• Task brief: In these records, how many lines contain "that"? Please reply with the number only.

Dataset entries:
=-=-=-=-=

[config.mk]
export PLATFORM = sky130hd
export DESIGN_NAME = fwp_ctrl
export DESIGN_NICKNAME = d
export VERILOG_FILES = /design/src/rtl/fwp_pkg.sv /design/src/rtl/fwp_keyvault.sv /design/src/rtl/fwp_protmap.sv /design/src/rtl/fwp_seq.sv /design/src/rtl/fwp_ctrl.sv
export SDC_FILE = /design/constraint.sdc
export NUM_CORES = 1
export LEC_CHECK = 0
export BUFFER_PORTS_ARGS = -buffer_cell sky130_fd_sc_hd__buf_2
export CORE_ASPECT_RATIO = 1.1
export CORE_MARGIN = 4
export CORE_UTILIZATION = 53
export DETAILED_ROUTE_END_ITERATION = 16
export GPL_TIMING_DRIVEN = 0
export PLACE_DENSITY = 0.78
export SLEW_MARGIN = 10
export SYNTH_ARGS = -nofsm -noshare
export SYNTH_HDL_FRONTEND = slang
export SYNTH_SLANG_ARGS = --single-unit
[constraint.sdc]
create_clock -name clk -period 6.2 [get_ports clk]
set_input_delay 0.62 -clock clk [delete_from_list [all_inputs] [get_ports clk]]
set_output_delay 0.62 -clock clk [all_outputs]
set_load 0.005 [all_outputs]
[src/rtl/fwp_pkg.sv]
package fwp_pkg;
  localparam int DATA_W = 32;
  localparam int KEY_W  = 32;

  localparam logic [KEY_W-1:0] KEY_BLANK   = 32'hFFFF_FFFF;
  localparam logic [KEY_W-1:0] KEY_FOREVER = 32'hDEAD_DEAD;

  typedef enum logic [2:0] {
    RS_ADDR  = 3'd0,
    RS_DATA  = 3'd1,
    RS_MODE  = 3'd2,
    RS_CMD   = 3'd3,
    RS_STAT  = 3'd4,
    RS_VMASK = 3'd5,
    RS_PMASK = 3'd6
  } reg_sel_e;

  localparam logic [7:0] CMD_PROGRAM    = 8'h02;
  localparam logic [7:0] CMD_PAGE_ERASE = 8'h03;
  localparam logic [7:0] CMD_MASS_ERASE = 8'h05;
  localparam logic [7:0] CMD_PROTECT    = 8'h0C;

  typedef enum logic [1:0] {
    OP_PROGRAM    = 2'd0,
    OP_PAGE_ERASE = 2'd1,
    OP_MASS_ERASE = 2'd2
  } op_kind_e;

  typedef enum logic [1:0] {
    S_IDLE,
    S_EVAL,
    S_PROG,
    S_ISSUE
  } seq_state_e;

  localparam int ST_DONE    = 0;
  localparam int ST_FAIL    = 1;
  localparam int ST_BUSY    = 2;
  localparam int ST_KEYED   = 3;
  localparam int ST_FOREVER = 4;
endpackage

[src/rtl/fwp_keyvault.sv]
module fwp_keyvault
  import fwp_pkg::*;
#(
  parameter int GROUPS = 32
) (
  input  logic              clk,
  input  logic              nv_init_n,
  input  logic              commit,
  input  logic [KEY_W-1:0]  new_key,
  input  logic [GROUPS-1:0] new_mask,
  input  logic              wipe,
  output logic [KEY_W-1:0]  key_q,
  output logic [GROUPS-1:0] pmask_q,
  output logic              keyed,
  output logic              forever_lock
);
  // Non-volatile model: only a blank-device init or a mass erase clears it.
  always_ff @(posedge clk or negedge nv_init_n) begin
    if (!nv_init_n) begin
      key_q   <= KEY_BLANK;
      pmask_q <= '1;
    end else if (wipe) begin
      key_q   <= KEY_BLANK;
      pmask_q <= '1;
    end else if (commit) begin
      key_q   <= new_key;
      pmask_q <= new_mask;
    end
  end

  assign keyed        = (key_q != KEY_BLANK);
  assign forever_lock = (key_q == KEY_FOREVER);
endmodule

[src/rtl/fwp_protmap.sv]
module fwp_protmap #(
  parameter int GROUPS          = 32,
  parameter int PAGES_PER_GROUP = 2,
  localparam int NUM_PAGES      = GROUPS * PAGES_PER_GROUP
) (
  input  logic [GROUPS-1:0]    vmask,
  input  logic [GROUPS-1:0]    pmask,
  output logic [NUM_PAGES-1:0] page_wr_en
);
  // Active-low masks: a cleared bit in either layer locks its page group.
  for (genvar g = 0; g < GROUPS; g++) begin : g_grp
    logic open_grp;
    assign open_grp = vmask[g] & pmask[g];
    for (genvar p = 0; p < PAGES_PER_GROUP; p++) begin : g_pg
      assign page_wr_en[g*PAGES_PER_GROUP + p] = open_grp;
    end
  end
endmodule

[src/rtl/fwp_seq.sv]
module fwp_seq
  import fwp_pkg::*;
#(
  parameter int GROUPS      = 32,
  parameter int NUM_PAGES   = 64,
  parameter int PROT_CYCLES = 4,
  localparam int PAGE_W     = $clog2(NUM_PAGES),
  localparam int CNT_W      = (PROT_CYCLES > 1) ? $clog2(PROT_CYCLES) : 1
) (
  input  logic                 clk,
  input  logic                 rst_n,
  input  logic                 cmd_wr,
  input  logic [7:0]           cmd_code,
  input  logic                 mode_ok,
  input  logic [KEY_W-1:0]     presented,
  input  logic [GROUPS-1:0]    stage_mask,
  input  logic [PAGE_W-1:0]    page_idx,
  input  logic [NUM_PAGES-1:0] page_wr_en,
  input  logic [KEY_W-1:0]     stored_key,
  input  logic                 keyed,
  input  logic                 forever_lock,
  input  logic                 op_ready,
  output logic                 busy,
  output logic                 op_valid,
  output op_kind_e             op_kind,
  output logic [PAGE_W-1:0]    op_page,
  output logic                 commit,
  output logic [KEY_W-1:0]     commit_key,
  output logic [GROUPS-1:0]    commit_mask,
  output logic                 wipe,
  output logic                 done_pulse,
  output logic                 fail_pulse
);
  seq_state_e        state_q;
  logic [7:0]        code_q;
  logic [CNT_W-1:0]  cnt_q;
  logic              known_code;
  logic              prot_ok;
  logic              refuse;

  assign known_code = (cmd_code == CMD_PROGRAM) || (cmd_code == CMD_PAGE_ERASE) ||
                      (cmd_code == CMD_MASS_ERASE) || (cmd_code == CMD_PROTECT);

  assign prot_ok = mode_ok && !forever_lock && (!keyed || (presented == stored_key));

  always_comb begin
    refuse = 1'b0;
    if (code_q == CMD_PROTECT) refuse = !prot_ok;
    else if ((code_q == CMD_PROGRAM) || (code_q == CMD_PAGE_ERASE))
      refuse = !page_wr_en[page_idx];
  end

  always_ff @(posedge clk or negedge rst_n) begin
    if (!rst_n) begin
      state_q     <= S_IDLE;
      code_q      <= '0;
      cnt_q       <= '0;
      op_kind     <= OP_PROGRAM;
      op_page     <= '0;
      commit_key  <= KEY_BLANK;
      commit_mask <= '1;
    end else begin
      unique case (state_q)
        S_IDLE: begin
          if (cmd_wr && known_code) begin
            state_q <= S_EVAL;
            code_q  <= cmd_code;
          end
        end
        S_EVAL: begin
          if (refuse) begin
            state_q <= S_IDLE;
          end else if (code_q == CMD_PROTECT) begin
            state_q     <= S_PROG;
            cnt_q       <= CNT_W'(PROT_CYCLES - 1);
            commit_key  <= presented;
            commit_mask <= stage_mask;
          end else begin
            state_q <= S_ISSUE;
            if (code_q == CMD_MASS_ERASE) begin
              op_kind <= OP_MASS_ERASE;
              op_page <= '0;
            end else begin
              op_kind <= (code_q == CMD_PROGRAM) ? OP_PROGRAM : OP_PAGE_ERASE;
              op_page <= page_idx;
            end
          end
        end
        S_PROG: begin
          if (cnt_q == '0) state_q <= S_IDLE;
          else             cnt_q   <= cnt_q - 1'b1;
        end
        S_ISSUE: begin
          if (op_ready) state_q <= S_IDLE;
        end
        default: state_q <= S_IDLE;
      endcase
    end
  end

  assign busy       = (state_q != S_IDLE);
  assign op_valid   = (state_q == S_ISSUE);
  assign commit     = (state_q == S_PROG) && (cnt_q == '0);
  assign wipe       = op_valid && op_ready && (op_kind == OP_MASS_ERASE);
  assign done_pulse = commit || (op_valid && op_ready);
  assign fail_pulse = (state_q == S_EVAL) && refuse;
endmodule

[src/rtl/fwp_ctrl.sv]
module fwp_ctrl
  import fwp_pkg::*;
#(
  parameter int PAGES_PER_GROUP = 2,
  parameter int PROT_CYCLES     = 4,
  parameter int PAGE_LSB        = 9,
  localparam int GROUPS         = DATA_W,
  localparam int NUM_PAGES      = GROUPS * PAGES_PER_GROUP,
  localparam int PAGE_W         = $clog2(NUM_PAGES),
  localparam int HALF_W         = KEY_W / 2
) (
  input  logic                 clk,
  input  logic                 rst_n,
  input  logic                 nv_init_n,
  input  logic                 bus_wr,
  input  logic                 bus_rd,
  input  logic [2:0]           bus_sel,
  input  logic [DATA_W-1:0]    bus_wdata,
  output logic [DATA_W-1:0]    bus_rdata,
  output logic [NUM_PAGES-1:0] page_wr_en,
  output logic                 busy,
  output logic                 op_valid,
  input  logic                 op_ready,
  output logic [1:0]           op_kind,
  output logic [PAGE_W-1:0]    op_page
);
  logic              sys_rst_n;
  logic [HALF_W-1:0] addr_q;
  logic [HALF_W-1:0] data_q;
  logic [7:0]        mode_q;
  logic [GROUPS-1:0] vmask_q;
  logic [GROUPS-1:0] stage_q;
  logic              stat_done;
  logic              stat_fail;

  logic [KEY_W-1:0]  presented;
  logic [KEY_W-1:0]  key_q;
  logic [GROUPS-1:0] pmask_q;
  logic              keyed;
  logic              forever_lock;
  logic              key_ok;
  logic              mode_ok;
  logic              commit;
  logic [KEY_W-1:0]  commit_key;
  logic [GROUPS-1:0] commit_mask;
  logic              wipe;
  logic              done_pulse;
  logic              fail_pulse;
  op_kind_e          kind_w;

  assign sys_rst_n = rst_n & nv_init_n;
  assign presented = {addr_q, data_q};
  assign key_ok    = !keyed || (presented == key_q);
  assign mode_ok   = (mode_q[6:5] == 2'b10) && mode_q[3];

  always_ff @(posedge clk or negedge sys_rst_n) begin
    if (!sys_rst_n) begin
      addr_q    <= '0;
      data_q    <= '0;
      mode_q    <= '0;
      vmask_q   <= '1;
      stage_q   <= '1;
      stat_done <= 1'b0;
      stat_fail <= 1'b0;
    end else begin
      if (bus_wr) begin
        unique case (bus_sel)
          RS_ADDR:  addr_q <= bus_wdata[HALF_W-1:0];
          RS_DATA:  data_q <= bus_wdata[HALF_W-1:0];
          RS_MODE:  mode_q <= bus_wdata[7:0];
          RS_VMASK: if (key_ok) vmask_q <= bus_wdata;
          RS_PMASK: if (key_ok) stage_q <= bus_wdata;
          default: ;
        endcase
      end
      if (bus_rd && (bus_sel == RS_STAT)) begin
        stat_done <= 1'b0;
        stat_fail <= 1'b0;
      end
      if (done_pulse) stat_done <= 1'b1;
      if (fail_pulse) begin
        stat_done <= 1'b1;
        stat_fail <= 1'b1;
      end
    end
  end

  fwp_keyvault #(.GROUPS(GROUPS)) u_vault (
    .clk          (clk),
    .nv_init_n    (nv_init_n),
    .commit       (commit),
    .new_key      (commit_key),
    .new_mask     (commit_mask),
    .wipe         (wipe),
    .key_q        (key_q),
    .pmask_q      (pmask_q),
    .keyed        (keyed),
    .forever_lock (forever_lock)
  );

  fwp_protmap #(.GROUPS(GROUPS), .PAGES_PER_GROUP(PAGES_PER_GROUP)) u_map (
    .vmask      (vmask_q),
    .pmask      (pmask_q),
    .page_wr_en (page_wr_en)
  );

  fwp_seq #(.GROUPS(GROUPS), .NUM_PAGES(NUM_PAGES), .PROT_CYCLES(PROT_CYCLES)) u_seq (
    .clk          (clk),
    .rst_n        (sys_rst_n),
    .cmd_wr       (bus_wr && (bus_sel == RS_CMD)),
    .cmd_code     (bus_wdata[7:0]),
    .mode_ok      (mode_ok),
    .presented    (presented),
    .stage_mask   (stage_q),
    .page_idx     (addr_q[PAGE_LSB +: PAGE_W]),
    .page_wr_en   (page_wr_en),
    .stored_key   (key_q),
    .keyed        (keyed),
    .forever_lock (forever_lock),
    .op_ready     (op_ready),
    .busy         (busy),
    .op_valid     (op_valid),
    .op_kind      (kind_w),
    .op_page      (op_page),
    .commit       (commit),
    .commit_key   (commit_key),
    .commit_mask  (commit_mask),
    .wipe         (wipe),
    .done_pulse   (done_pulse),
    .fail_pulse   (fail_pulse)
  );

  assign op_kind = kind_w;

  always_comb begin
    bus_rdata = '0;
    unique case (bus_sel)
      RS_ADDR:  bus_rdata = {{(DATA_W-HALF_W){1'b0}}, addr_q};
      RS_DATA:  bus_rdata = {{(DATA_W-HALF_W){1'b0}}, data_q};
      RS_MODE:  bus_rdata = {{(DATA_W-8){1'b0}}, mode_q};
      RS_STAT:  bus_rdata = {{(DATA_W-5){1'b0}}, forever_lock, keyed, busy, stat_fail, stat_done};
      RS_VMASK: bus_rdata = vmask_q;
      RS_PMASK: bus_rdata = pmask_q;
      default:  bus_rdata = '0;
    endcase
  end
endmodule

; Yosys cells after proc, flatten, opt, wreduce, memory -nomap -nowiden
; Index checks and enable logic that the tools add are counted.
[op_classes]
n_addsub = 1
n_mul = 0
div = 0
order_cmp = 1
eq_ne = 28
shifts = 0
muxes = 26
bitwise_logic = 35
reduce_logical = 38
[ops]
columns = op, n
row1 = 32-bit case mux with 6 select lines, 1
row2 = 32-bit two-way mux, 4
row3 = 1-bit bitwise AND, 33
row4 = 32-bit == test, 1
row5 = 32-bit == test (second input constant), 1
row6 = 8-bit by 2-bit == test with 1-bit output (second input constant), 4
row7 = 32-bit inequality test (second input constant), 1
row8 = 8-bit by 3-bit == test with 1-bit output (second input constant), 2
row9 = 8-bit by 4-bit == test with 1-bit output (second input constant), 2
row10 = 2-bit two-way mux, 8
row11 = 3-bit AND reduction, 5
row12 = 1-bit logical AND, 10
row13 = 3-bit == test (second input constant), 3
row14 = 1-bit two-way mux, 9
row15 = 2-bit == test (second input constant), 4
row16 = 2-bit case mux with 4 select lines, 1
row17 = 2-bit AND reduction, 4
row18 = 2-bit nonzero test, 4
row19 = 6-bit by 7-bit < comparator with 1-bit output (second input constant), 1
row20 = 1-bit binary-select mux with 6-bit select, 1
row21 = 3-bit by 2-bit == test with 1-bit output (second input constant), 2
row22 = 1-bit logical OR, 6
row23 = 6-bit two-way mux, 1
row24 = 2-bit by 1-bit inequality test with 1-bit output (second input constant), 3
row25 = other kinds (11), 18
[totals]
regBits = 254
latchBits = 0
ramBits = 0
mem_bits_ro = 0
inputBits = 41
output_inout_bits = 106
elab_cells = 145
memories = 0

; Longest topological paths before layout
; Gate-level depths: netlist of run 1.
[depth]
ltp_word = 8
mapped_depth = 10
mapped_depth_nobuf = 7

; Modules after synthesis
; Synthesis of run 1 repeated with hierarchy kept, for this count alone.
[hier_totals]
cells_unflattened = 1499
area_unflattened_um2 = 15578.7
[modules_own_cells]
columns = module, instances, cells_each, area_each_um2, seq_area_each_um2
row1 = fwp_ctrl, 1, 844, 7387.1, 2732.6
row2 = fwp_seq, 1, 330, 4624.4, 2182.1
row3 = fwp_keyvault, 1, 229, 2886.5, 1681.6
row4 = fwp_protmap, 1, 96, 680.7, 0.0

; Least setup slack after synthesis of run 1
; OpenSTA, ideal clock, no wires.
[synth_path]
path_type = input to output
from = input port bus_sel[0]
to = output port bus_rdata[21]
arrival_ps = 2047
t_required_ps = 5580
path_slack_ps = 3533
cell_stages = 6
n_path_buf = 3
cell_sequence = clkbuf_1 > nor2b_1 > and2_1 > clkbuf_1 > clkbuf_1 > a22o_1
[synth_between]
elab_chain_cells = 2
word_cells_on_any_way = 7
cone_classes = 5 x eq/ne / 1 x mux / 1 x reduce/logical
[synth_lines]
columns = item, line_no
row1 = start: declaration, fwp_ctrl.sv:17  ; input logic [2:0] bus_sel,
row2 = "3-bit == test, or another cell as far along", fwp_ctrl.sv:137  ; unique case (bus_sel)
row3 = 32-bit case mux with 6 select lines (*), fwp_ctrl.sv:137
row4 = end: declaration, fwp_ctrl.sv:19  ; output logic [DATA_W-1:0] bus_rdata,
; Every way passes the cells marked *; elsewhere a longest branch is shown, timed or not.

; Final worst setup path of run 1
[layout_path]
from = input port bus_sel[0]
to = output port bus_rdata[30]
; The elaborated chain is that of the path after synthesis.

==> results of run 1 <==
registers in the layout, summed over array words and instances, names as in the netlist:
signal,flops
addr_q,16
data_q,16
mode_q,8
stage_q,32
stat_done,1
stat_fail,1
u_seq.cnt_q,2
u_seq.code_q,8
u_seq.commit_key,32
u_seq.commit_mask,32
u_seq.op_kind,2
u_seq.op_page,6
u_seq.state_q,2
u_vault.key_q,32
u_vault.pmask_q,32
vmask_q,32
kinds of logic after synthesis:
| kind of cell | after synthesis | synth area share, % |
|---|---|---|
| simple gates | 346 | 13.22 |
| flops | 254 | 52.91 |
| mux | 207 | 20.22 |
| buf+inv | 140 | 6.664 |
| compound gates | 80 | 4.567 |
| xor+xnor | 33 | 2.318 |
| fa+ha+maj | 1 | 0.1003 |
cell usage in the layout, fill, tap and decap left out, drive strengths merged, types with 2 or more instances in the layout:
master / instances
a21oi: 11
nand2: 155
a22o: 24
inv: 18
nor3: 4
nand4: 13
nand2b: 5
dfrtp: 62
and3: 2
bufinv: 3
or4: 2
o22ai: 5
clkinv: 7
o21ai: 18
mux2i: 31
a22oi: 5
nor2b: 8
a31oi: 2
nand3b: 3
a211oi: 4
clkbuf: 72
and3b: 2
nor2: 21
buf: 236
or2: 2
and2: 35
nor4: 14
nand3: 75
mux2: 172
mux4: 4
a311oi: 2
xor2: 33
dfstp: 192
critical path: stages:
cell	delay [ns]
clkbuf_1	0.36
nor2b_1	0.47
and2_1	0.19
clkbuf_1	0.40
clkbuf_1	0.51
a22o_1	0.28
buf_2	0.13
routing by layer:
layer | up-vias | track usage, % | routed length (um)
met5 | - | 0 | 0
met4 | 0 | 8.449 | 1205
met3 | 77 | 5.344 | 2680
met2 | 407 | 43.03 | 16260
met1 | 4485 | 33.51 | 13410
li1 | 3972 | - | -
how the worst max path moves through the flow:
stage,start,end,slack (ns),cells after the start
after floorplan,rst_n,addr_q[0],2.56,1
after global placement,nv_init_n,u_seq.cnt_q[0],-0.14,2
after detailed placement,bus_sel[0],bus_rdata[22],2.66,7
after CTS,bus_sel[0],bus_rdata[30],2.66,7
after global routing,u_vault.key_q[3],bus_rdata[4],2.52,7
final,bus_sel[0],bus_rdata[30],2.63,7
final cells by class:
class / instances / area [um2]
fillers: 1760 / 8419
flip-flops and latches: 254 / 6596
multi-input cells: 667 / 5042
repair buffers: 149 / 823.3
clock buffers: 37 / 784.5
plain buffers: 122 / 763.2
well taps: 300 / 375.4
clock inverters: 11 / 132.6
inverters: 18 / 67.56
stage by stage:
step           power [W]  utilization [%]  TNS, ns
2_1_floorplan   0.002165                -        0
3_3_place_gp    0.002372            58.99   -8.271
3_5_place_dp    0.002395            59.41        0
4_1_cts         0.004046            63.40        0
5_1_grt         0.004186            63.40        0
6_report        0.004033            63.40        0
report_power, final:
part | switching (W) | internal, W | leakage [nW]
Clock | 0.000646 | 0.00100 | 0.456
Combinational | 0.000287 | 0.000204 | 3.78
Sequential | 0.000122 | 0.00177 | 2.79
Total | 0.00105 | 0.00298 | 7.02
==> out/metrics.csv, run 1 <==
metric;value;unit
leakagePower;7.019;nW
cts_root_buf;clkbuf_16;
synth_top_cell_by_area;dfstp_2;
run_status;completed;
final_cells;1558;
drtAntennaViolNets;0;
drt_iter0_drc;610;
synthFlopType;dfstp_2;
clockBufferDepth;3;
drc;0;
synth_area;12470;um2
fp.dieH;168.9;um
antenna_cells;0;
netlist.area_leader.share;40.47;%
fin_nets;1280;
fin_crit_sh;57.65;%
report.final.setup_viol;0;
ys_ff_latch;254;
rrSetupSlack;3.25;ns
finalWorstSetupSlack;2.626;ns
cts_buffers;26;
synth_area_leaders;dfstp_2 (40%), dfrtp_1 (12%), mux2_2 (11%);
async_flop_share;100.0;%
hold_viol_final;0;
yosysSeqAreaShare;52.91;%
slew_viol_final;0;
grt.total_usage;25.66;%
cts_tree;yes;
synth_area_per_cell;11.75;um2
first_pass_iters;5;
wl_per_cell;21.54;um
start_util;54.19;%
postPlaceCellArea;13670;um2
grt_pass1_wl;52930;um
crit_type;primary input to primary output;
end_kind;primary output;
drive_above_1_share;51.03;%
antenna_found_initial;0;
clk_latency;0.53;ns
design_area;14590;um2
finClkSkew;0.01404;ns
first_global_vias;9257;
synth_cells;1061;
grt_max_degree;59;
r2r_cells;9;
synth-edff-count;0;
dieWidth;154.2;um
reg2reg_to;u_seq.commit_mask[0];
vias_per_cell;5.739;
core_area;23000;um2
required;5.58;ns
rr_startpoint;u_vault.key_q[7];
clock.fmax;279.8;MHz
yosys_warnings;0;
cts.sinks;254;
syn_nets;1103;
placed_cells;1510;
pre_cts_slack;2.663;ns
hold_ws;0.2858;ns
ir_drop;210.5;uV
hold_buffers;0;
cts.clk_slew.worst_paths;0.06;ns
totalWireLength;33550;um
post-route-min-period;3.574;ns
worst_pin_slew;0.8424;ns
post_cts_buffers;0;
post_cts_resized;0;
worstPathMaxFanout;10;
grt_setup_unrepaired;false;
drv_cap;0;
gr-total-overflow;0;
yosysMostFrequentCell;dfstp_2;
maxSlewHeadroom;43.68;%
yosysUniqueCellTypes;51;
hpwl;24190;um
die_area;26040;um2
yosys-top-cells-count;dfstp_2 (192), nand2_1 (155), mux2_2 (123);
synthToLayoutAreaGrowth;16.99;%
vias;8941;
place.gp.congestion;1.016;
crit_arrival;2.95;ns
power_density;276.5;nW/um2
critPathLaunchType;primary input;
portBuffers;145;
io_pins;147;
holdCritPathClass;primary input to async pin;
htreeDepth;1;
fp-row-count;58;
No activity file was read; power rests on OpenSTA's default activity.
==> run 2: changes to the inputs <==
- clock period: 6.2 -> 3.2 ns (I/O delays scaled with it)
==> run 2 against run 1 <==
Effect of this change: wire length shrank 0.19%; clock-buffer cell count grew 4; cell count grew 0.19%; setup slack lost 2.4 ns; final area shrank 0.25%; total power grew 89%; clock power grew 83%; non-clock buffer count grew 2; clock skew grew 0.0017 ns; largest power group unchanged; highest routed layer unchanged.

=-=-=-=-=

• Written solution: 2